I have a complicated relationship with self-improvement. I think our (American? female?) obsession breaks us down and gets us to buy shit more often than it lifts us up. On my blog and in my life, I want to be the voice of You’re good enough. Life is crazy. Have a cookie and a good cry. Yet there’s something charming and innocent about seeing every new day as an opportunity for self-actualization. I just don’t think that Scandinavians think that way, you know?

Bread and bread. And bread.
And, of course, I am always trying to self-improve. I’ve wanted to be perfect since fourth grade, at least. Part of the reason I’m writing this post is to hint that while I ate flautas and three pieces of double cinnamon bread (so, sextuple cinnamon) yesterday, starting today I’m going to be a picture of clean and noble living. I’m going to eat only squash and spend my free time reading smart literary magazines. Because I have a new strategy! Because I have Oprah!

One of the magazine’s tips: Start a resolution on a Wednesday when you’re not overwhelmed by the Monday-ness of Monday. So here goes [ed. note: I wrote this post last night].

I mean, I’m not really making a resolution right now. I’m making a meta-resolution, which is not to get derailed by my own perfectionism.

The perfectionist in me wants better punctuation in my screw-it message.
Rule 4 in O’s resolution-making guide is “Your Slip-ups Are Only Detours.” It includes a zigzaggy line depicting the arc of a slipup, whether it’s financial, nutritional, whatever. “Don’t let yourself get sucked into screw-it syndrome—the idea that once you overindulge, you’ve ruined the day, so anything goes. Instead, say to yourself, Yes, I got off track, but I don’t need to make it worse. It’s easier to dig out from a 300-calorie or $30 mistake than a 3,000-calorie or $300 one.”

That’s just basic common sense, and yet I read it with a kind of wonder. Other people have screw-it syndrome too? My sister has long accused me of beating myself up for having basic human emotions. I always think that I am worse than everyone else and that I should be better. Neither is true. I’m just not that special.

During the Thought of the Day at Homeboy this morning, Fr. Greg talked about cherishing the moment. The root of the word cherish, he said, means “to hold.” We should hold good moments and bad ones, simply turn them over and look at them.

A thing I would like to hold.
To suffer from screw-it syndrome is to declare that a certain day doesn’t count. In a way, it would be awesome if we could make some days disappear and only cherish the perfect ones. But life is really fucking short, and it all counts, so you might as well cherish, which is the opposite of screw-it.

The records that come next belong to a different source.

### src/common/bio_map.svh
/*
  constants for the bidirectional port block: file addresses, reset
  values, widths.
  assumes inclusion by bare name from the design files.
*/
`ifndef BIO_MAP_SVH
`define BIO_MAP_SVH

`define BIO_ADDR_GROUP_A  5'h05
`define BIO_ADDR_GROUP_B  5'h06
`define BIO_ADDR_GROUP_C  5'h07
`define BIO_DIR_RESET     8'hFF
`define BIO_LATCH_RESET   8'h00
`define BIO_GROUP_A_MASK  8'h0F
`define BIO_ZERO          8'h00

`endif

### src/common/bio_pkg.sv
/*
  types for the bidirectional port block.
  assumes bio_map.svh holds the numeric constants.
*/
package bio_pkg;

  typedef logic [7:0] bio_byte_t;
  typedef logic [4:0] bio_faddr_t;

  // one core access, presented for one instruction cycle
  typedef struct packed {
    logic       rd;      // sample pins at start of cycle
    logic       wr;      // write latch at end of cycle
    logic       dir_ld;  // direction load from working register
    logic       bit_op;  // bit set / bit clear (read-modify-write)
    logic       bit_val; // 1 = set, 0 = clear
    logic [2:0] bit_sel;
    bio_faddr_t addr;
    bio_byte_t  wdata;   // working register or result
  } bio_req_s;

  typedef struct packed {
    bio_byte_t out;
    bio_byte_t oe;
  } bio_pins_s;

endpackage
File: config.mk
export PLATFORM = sky130hd
export DESIGN_NAME = output_clock_resync
export DESIGN_NICKNAME = d
export VERILOG_FILES = /design/src/output_clock_resync.v /design/src/code_clip.v
export VERILOG_INCLUDE_DIRS = /design/src /design/src/src
export SDC_FILE = /design/constraint.sdc
export NUM_CORES = 1
export LEC_CHECK = 0
export ABC_AREA = 1
export BUFFER_PORTS_ARGS = -buffer_cell sky130_fd_sc_hd__buf_2
export CAP_MARGIN = 20
export CORE_ASPECT_RATIO = 1.2
export CORE_MARGIN = 2
export CORE_UTILIZATION = 57
export CTS_CLUSTER_DIAMETER = 120
export DETAILED_ROUTE_END_ITERATION = 12
export PLACE_DENSITY = 0.87
export SLEW_MARGIN = 5
export SYNTH_ARGS = -nofsm -noshare
export SYNTH_HDL_FRONTEND = slang
export SYNTH_SLANG_ARGS = --single-unit
export TNS_END_PERCENT = 50
File: constraint.sdc
create_clock -name clock_i -period 2.6 [get_ports clock_i]
set_input_delay 0.65 -clock clock_i [delete_from_list [all_inputs] [get_ports clock_i]]
set_output_delay 0.65 -clock clock_i [all_outputs]
set_load 0.05 [all_outputs]
[src/design/eeprom_wp_pkg.sv]
// Operation
// RULE1 - no array or status write begins unless the write latch is set
// RULE2 - set-latch command sets the latch, clear-latch command clears it
// RULE3 - latch clears at reset and after clear, status write or array write
// RULE4 - status read is accepted any time, also during a write cycle
// RULE5 - status byte: pin enable 7, unused 6..4, selects 3..2, latch 1, busy 0
// RULE6 - busy reads 1 during an internal write cycle; bus writes never touch it
// RULE7 - latch bit mirrors latch, read-only, always set/cleared by its commands
// RULE8 - protection selects are kept and change only by a good status write
// RULE9 - status write updates only pin enable and the two selects
// RULE10 - selects 00 none, 01 3000h-3FFFh, 10 2000h-3FFFh, 11 all protected
// RULE11 - hardware protection is on exactly when pin low and pin enable is 1
// RULE12 - hardware protection blocks only status writes, nothing else
// RULE13 - latch clear: nothing writable; set: free blocks, status unless locked
// RULE14 - write cycle starts only if chip select rises after exact bit count
// RULE15 - array access during a write cycle is ignored, cycle runs to its end
// RULE16 - reset: standby, latch clear, output off, needs select fall to start
// RULE17 - opcodes 06h set, 04h clear, 05h status read, 01h status write
// RULE18 - latch sets only on the select rise after the eighth bit
// RULE19 - a later fall of the protect pin leaves a running cycle alone
// RULE20 - bits travel msb first, inputs sampled on rising serial clock
// RULE21 - unused status bits read zero and ignore written data
// RULE22 - status read repeats the current byte while clocking continues
package eeprom_wp_pkg;

    // ----------------------------------------------------------------
    // instruction codes
    // ----------------------------------------------------------------
    localparam logic [7:0] OP_SET_LATCH    = 8'h06;
    localparam logic [7:0] OP_CLEAR_LATCH  = 8'h04;
    localparam logic [7:0] OP_STATUS_READ  = 8'h05;
    localparam logic [7:0] OP_STATUS_WRITE = 8'h01;
    localparam logic [7:0] OP_ARRAY_WRITE  = 8'h02;

    // ----------------------------------------------------------------
    // frame lengths in whole bytes, and the last bit index of a byte
    // ----------------------------------------------------------------
    localparam logic [2:0] CMD_BYTES       = 3'h1;
    localparam logic [2:0] STAT_WR_BYTES   = 3'h2;
    localparam logic [2:0] ARR_WR_MIN      = 3'h4;
    localparam logic [2:0] BYTE_CNT_MAX    = 3'h7;
    localparam logic [2:0] LAST_BIT        = 3'h7;

    // ----------------------------------------------------------------
    // array geometry and protection limits
    // ----------------------------------------------------------------
    localparam int         ADDR_W          = 14;
    localparam logic [13:0] QUARTER_BASE   = 14'h3000;
    localparam logic [13:0] HALF_BASE      = 14'h2000;

    // ----------------------------------------------------------------
    // reset values and timing
    // ----------------------------------------------------------------
    localparam logic       PIN_EN_RST      = 1'h0;
    localparam logic [1:0] SEL_RST         = 2'h0;
    localparam logic       LATCH_RST       = 1'h0;
    localparam logic [3:0] PINS_RST        = 4'h9;
    localparam logic [1:0] FLUSH_EDGES     = 2'h2;
    localparam int         WRITE_CYCLES    = 1024;

    // ----------------------------------------------------------------
    // carriers
    // ----------------------------------------------------------------
    typedef struct packed {
        logic       pin_en;
        logic [2:0] unused;
        logic [1:0] sel;
        logic       latch;
        logic       busy;
    } status_s;

    typedef struct packed {
        logic              start;
        logic [ADDR_W-1:0] addr;
    } array_wr_s;

    function automatic logic is_protected(input logic [1:0] sel,
                                          input logic [13:0] addr);
        unique case (sel)
            2'h0: is_protected = 1'b0;
            2'h1: is_protected = (addr >= QUARTER_BASE);
            2'h2: is_protected = (addr >= HALF_BASE);
            2'h3: is_protected = 1'b1;
        endcase
    endfunction : is_protected

endpackage : eeprom_wp_pkg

So I guess that’s my overly abstract, not-quite-the-new-year resolution (Oprah and company also recommend warming up to a new habit): more cherishing, less saying of screw it. I’ve made similar resolutions before, and even as I type this, I know that what I really want is to trick myself into being perfect by accepting my imperfection. Like some kind of secret back door to perfection.

I’ve been working on an essay or a memoir chapter or something about perfectionism, and I keep circling it, not quite sure how to describe a problem I’m still in the middle of. But I’m not a perfectionist about the essay itself, because I’m much more well adjusted in my writing life than in the rest of my life.